I think https://lwn.net/Articles/932298/ is a nice up-to-date entry point for this particular topic. I guess the situation is also bit a more nuanced than "always block the whole process" but rather "only one file-backed page fault can happen per process" which will only block the whole process when everyone tries to resolve page faults.

The underlying issue is that these address space changes currently rely on the single mmap_sem lock and that the file I/O to pull pages into the page cache still happens while that lock is held. So it should mostly be fine if the page faults are isolated in a single thread (multiple threads like in a thread pool would not help but also not hurt except for their overhead) and e.g. the executor threads should try hard to avoid trigger page faults for any reason.

Finally, as discussed in the linked article work is underway to alleviate this issue but it just now being implemented.

Personally, if scalable file I/O for an async service is the target, I would still recommend avoiding mmap because of how the system call does not really integrate with existing I/O reactors, i.e. even if the scalability bottlenecks are removed, the system call layer is still fundamentally blocking. I think the most future-proof alternative for file I/O would probably be to use I/O uring via e.g. tokio-uring or glommio.

Effectively, a properly targeted read_exact() with a seek() is going to scale much better, and still have the page cache to help out.

Not that you can reduce the number of system calls using positioned I/O, e.g. pread via read_exact_at.

@adamreichold Thank you—I appreciate the time you've taken to dig through these issues with all of us! That makes a lot more sense now—and lock contention is certainly the bane of high performance scalability in my experience.

Not that you can reduce the number of system calls using positioned I/O, e.g. pread via read_exact_at.

TIL. Really helpful.

lock contention is certainly the bane of high performance scalability in my experience.

Note that the status quo is considerably worse than lock contention, i.e. the communication overhead of many threads of execution acquiring and releasing a lock which is especially problematic when the critical sections are short. For now, the main scalability issue for page faults is doing I/O while holding the lock.

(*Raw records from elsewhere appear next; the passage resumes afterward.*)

==> ./design.v <==
module divider (Clock, Resetn, s, LA, EB, DataA, DataB, R, Q, Done);
	parameter n = 8, logn = 3;
	input Clock, Resetn, s, LA, EB;
	input [n-1:0] DataA, DataB;
	output [n-1:0] R, Q;
	output reg Done;
	wire Cout, z;
	wire [n-1:0] DataR;
	wire [n:0] Sum;
	reg [1:0] y, Y;
	reg [n-1:0] A, B;
	reg [logn-1:0] Count;
	reg EA, Rsel, LR, ER, ER0, LC, EC, R0;
	integer k;
	parameter S1 = 2'b00, S2 = 2'b01, S3 = 2'b10;
	always @(s, y,  z)
	begin: State_table
		case (y)
			S1:	if (s == 0) Y = S1;
				else Y = S2;
			S2:	if (z == 0) Y = S2;
				else Y = S3;
			S3:	if (s == 1) Y = S3;
				else Y = S1;
			default: Y = 2'bxx;
		endcase
	end
	always @(posedge Clock, negedge Resetn)
	begin: State_flipflops
		if (Resetn == 0)
			y <= S1;
		else
			y <= Y;
	end
	always @(y, s, Cout, z)
	begin: FSM_outputs
		LR = 0; ER = 0; ER0 = 0; LC = 0; EC = 0; EA = 0;
		Rsel = 0; Done = 0;
		case (y)
			S1:	begin
					LC = 1; ER = 1;
					if (s == 0)
					begin
						LR = 1; ER0 = 0;
					end
					else
					begin
						LR = 0; EA = 1; ER0 = 1;
					end
				end
			S2:	begin
					Rsel = 1; ER = 1; ER0 = 1; EA = 1;
					if (Cout) LR = 1;
					else LR = 0;
					if (z == 0) EC = 1;
					else EC = 0;
				end
			S3:	Done = 1;
		endcase
	end
	regne RegB (DataB, Clock, Resetn, EB, B);
		defparam RegB.n = n;
	shiftlne ShiftR (DataR, LR, ER, R0, Clock, R);
		defparam ShiftR.n = n;
	muxdff FF_R0 (1'b0, A[n-1], ER0, Clock, R0);
	shiftlne ShiftA (DataA, LA, EA, Cout, Clock, A);
		defparam ShiftA.n = n;
	assign Q = A;
	downcount Counter (3'b000, Clock, EC, LC, Count);
		defparam Counter.n = logn;
	assign z = (Count == 0);
	assign Sum = {1'b0, R[n-2:0], R0} + {1'b0, ~B} + 1;
	assign Cout = Sum[n];
	assign DataR = Rsel ? Sum : 0;
endmodule
module downcount (R, Clock, E, L, Q);
	parameter n = 8;
	input [n-1:0] R;
	input Clock, L, E;
	output reg [n-1:0] Q;
	always @(posedge Clock)
		if (L)
			Q <= R;
		else if (E)
			Q <= Q - 1;
endmodule
module muxdff (D0, D1, Sel, Clock, Q);
	input D0, D1, Sel, Clock;
	output reg Q;
	always @(posedge Clock)
	 	if (!Sel)
			Q <= D0;
		else 
			Q <= D1;
endmodule
module regne (R, Clock, Resetn, E, Q);
	parameter n = 8;
	input [n-1:0] R;
	input Clock, Resetn, E;
	output reg [n-1:0] Q;
	always @(posedge Clock, negedge Resetn)
		if (Resetn == 0)
			Q <= 0;
		else if (E)
			Q <= R;
endmodule
module shiftlne (R, L, E, w, Clock, Q);
	parameter n = 4;
	input [n-1:0] R;
	input L, E, w, Clock;
	output reg [n-1:0] Q;
	integer k;
	always @(posedge Clock)
	begin
		if (L)
			Q <= R;
		else if (E)
			begin
				Q[n-1] <= w;
				for (k = n-2; k >= 0; k = k-1)
					Q[k] <= Q[k+1];
			end
	end
endmodule
==> ./run.sh <==
#!/bin/bash
# OpenROAD 26Q1-2900-gdf79404cd8, Yosys 0.63+post, stock flow scripts
make -C /OpenROAD-flow-scripts/flow DESIGN_CONFIG=/design/flow/config.mk WORK_HOME=/design/flow/orfs finish
==> ./config.mk <==
export PLATFORM = sky130hd
export DESIGN_NAME = divider
export DESIGN_NICKNAME = divider
export VERILOG_FILES = /design/flow/design.v
export SDC_FILE = /design/flow/constraint.sdc
export NUM_CORES = 4
export LEC_CHECK = 1
export CORE_AREA = 10 10 104 104
export DIE_AREA = 0 0 114 114
==> ./constraint.sdc <==
current_design divider

set clk_period 4.7
set clk_io_pct 0.2

create_clock -name clk0 -period $clk_period [get_ports {Clock}]

set non_clock_inputs [all_inputs -no_clocks]
set_input_delay [expr $clk_period * $clk_io_pct] -clock clk0 $non_clock_inputs
set_output_delay [expr $clk_period * $clk_io_pct] -clock clk0 [all_outputs]
==> impl_metrics.ini <==
; flow metrics
[cts]
cts_num_sinks = 31
cts_max_level = 2
clk_transition_reported_paths_ps = 60
worstSkewPairLatency_ps = 280
cts_buffers = 5
ctsHoldBuffers = 0
postCtsSetupBuffers = 0
ctsResizeCount = 0
clk_path_buf_depth = 2
root_buffer = clkbuf_8
cts_tree = done

[synth]
synthCells = 151
ys_ff = 31
edf_count = 16
ys_seq_frac = 0.501
avgSynthCellArea_sq_um = 11.1
largest_area_cell = edfxtp_1
ys_warn_count = 5
top_cells_by_area = edfxtp_1 (29%), dfrtp_1 (15%), ha_1 (7.5%), mux2_2 (6.1%), dfxtp_1 (4.8%)
netlist.area_leader.share = 0.287
synthTopCellsByCount = nand2_1 (20), edfxtp_1 (16), inv_1 (12)
ys_cells = 151
ys_types = 38
ys_area_sq_mm = 0.00167
flop_cell = edfxtp_1
netlist_area_sq_mm = 0.00167
async_flop_share = 0.355
most_common_cell = nand2_1

[layout]
layout-drive-gt1-share = 0.141
seq_area_sq_um = 837
fill_cells = 929
final_area_sq_mm = 0.00223
logic_area_sq_um = 759
synthToLayoutAreaGrowth_pct = 33.5

[route]
drc = 0
ant_nets = 0
viasPerCell = 4.02
drtIter0Drc = 51
first_pass_iters = 4
via_count = 1207
wirelength_mm = 3.69
diodes = 0
wl_per_cell_microns = 12.3

[job]
drv_cap = 0
tool_warnings = 26

[timing]
period_needed_ps = 2340
setup_viol = 0
slew_headroom = 0.651
skew_ps = 7.09
slew_violations = 0
fin_setup_tns_ps = 0
fin_crit_sh = 0.498
rsz0062_at_grt = no
finalHoldViolCount = 0
tightest_slew_ps = 523
fmax_ghz = 0.427

[global_route]
grt_max_degree = 16
grt_pass1_wl_mm = 6.24
grt_use_total = 0.0583
antenna_found_initial = 0
overflow = 0
grt_pass1_vias = 1254

[floorplanning]
design.die.area_sq_mm = 0.0130
die_h_microns = 114
fp-row-count = 34
initCoreUtil = 0.193
die.size.x_microns = 114
core_area_sq_mm = 0.00868
io_pins = 38

[power_and_ir_drop]
power_density_mw_per_mm2 = 508
p_leak_uw = 0.000871
vdd_drop_max_mv = 0.189

[setup_path]
path_max_fanout = 13
worstSetupStartpointType = primary input
slowest_delay_ps = 530
cp_slowest_cell = clkdlybuf4s50_1
crit_chain = clkdlybuf4s50_1, nand2b_1, o221ai_1, nor2_2, o41ai_2
cp_data_arrival_time_ps = 2350
critPathKind = primary input to flip-flop
r2r_slack_ps = 2410
end_kind = flip-flop
crit_family = simple AND/OR/NAND/NOR gates
crit_buf_inv = 1
cp.required_ps = 4710

[placed_design]
hpwl_mm = 2.93
place_area_sq_mm = 0.00215
gp_congestion = 0.793
portBuffers = 37

[worst_hold_path]
min_path_type = flip-flop to flip-flop

[status]
status = complete, no violations
sequential cells by signal, summed over array words and instances (netlist names):
register   count
RegB.Q         8
Counter.Q      3
y              3
FF_R0.Q        1
ShiftR.Q       8
ShiftA.Q       8
power breakdown:
group | total (uW) | switching, uW | leakage [uW] | internal (uW)
Sequential | 452 | 58.5 | 0.000320 | 393
Clock | 198 | 94.2 | 0.0000422 | 104
Combinational | 484 | 240 | 0.000510 | 244
per-stage QoR:
step | utilization | cells | total power [uW] | hold WS (ps) | worst slack (ps)
final | 0.257 | 300 | 1130 | 484 | 2360
after global routing | 0.257 | 300 | 1230 | 528 | 2210
after CTS | 0.257 | 300 | 1150 | 489 | 2370
after detailed placement | 0.248 | 292 | 945 | 475 | 2090
after global placement | 0.248 | 292 | 943 | 469 | 2110
after floorplan | - | 151 | 755 | 451 | 2610
cells by family after synthesis:
kind of cell | count (synthesis) | share of synthesized area
muxes | 9 | 0.0606
buffers and inverters | 17 | 0.0449
adders and majority gates | 11 | 0.0868
xor gates and xnor gates | 5 | 0.0262
AOI/OAI and AO/OA | 36 | 0.163
DFF | 31 | 0.501
and+or+nand+nor | 42 | 0.118
layer usage:
metal	vias up	part of all wire	GRT usage
met5	-	0	0
li1	609	-	-
met2	32	0.40	0.0847
met1	563	0.47	0.0789
met4	0	0.0038	0.00418
met3	3	0.12	0.0314
worst register-to-register path: cells and delay by family, from the launching register on:
family                     cells  cell delay [ps]
and+or+nand+nor                2              390
AOI/OAI and AO/OA              2              690
DFF                            1              390
adders and majority gates      2              630
worst paths after layout:
path                                   start          end  depth (start not counted)
min in group asynchronous             Resetn    RegB.Q[0]                          1
worst min-delay path            Counter.Q[2]         y[1]                          1
worst max-delay path                       s  ShiftR.Q[3]                          5
worst max register to register     RegB.Q[0]  ShiftR.Q[3]                          6
worst min register to register  Counter.Q[2]         y[1]                          1
max in group asynchronous             Resetn         y[0]                          1
placed cells by master (no fill, tap or decap), drive strengths merged, types with 2 or more instances in the layout:
cell and n:
clkdlybuf4s50 37, edfxtp 16, clkbuf 7, nand2 20, o21ai 12, a21o 2, mux2 9, dfxtp 4
a21oi 6, o21a 4, ha 10, inv 13, xnor2 2, nor2 9, nor3 3, xor2 3
nand2b 3, nor2b 2, o31ai 6, dfrtp 10
area by class of cell:
class / instances / area share
flip-flops and latches: 31 / 0.375
multi-input cells: 103 / 0.340
repair buffers: 37 / 0.166
well taps: 108 / 0.0605
clock buffers: 7 / 0.0342
inverters: 13 / 0.0219
clock inverters: 1 / 0.00224
Power and IR drop assume default switching activity.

This means that the threads not only fight for the cache line holding the futex and queue up to access it, but it also means that I/O is serialized which means queue depths cannot be filled and I/O device utilization stays low. Which is especially problematic with modern flash devices which require a certain queue depth before becoming effective. This is also particularly vexing as a high degree of I/O parallelism is usually a benefit of memory maps when the kernel issues multiple readahead requests on its own while the mapping process can continue with its work.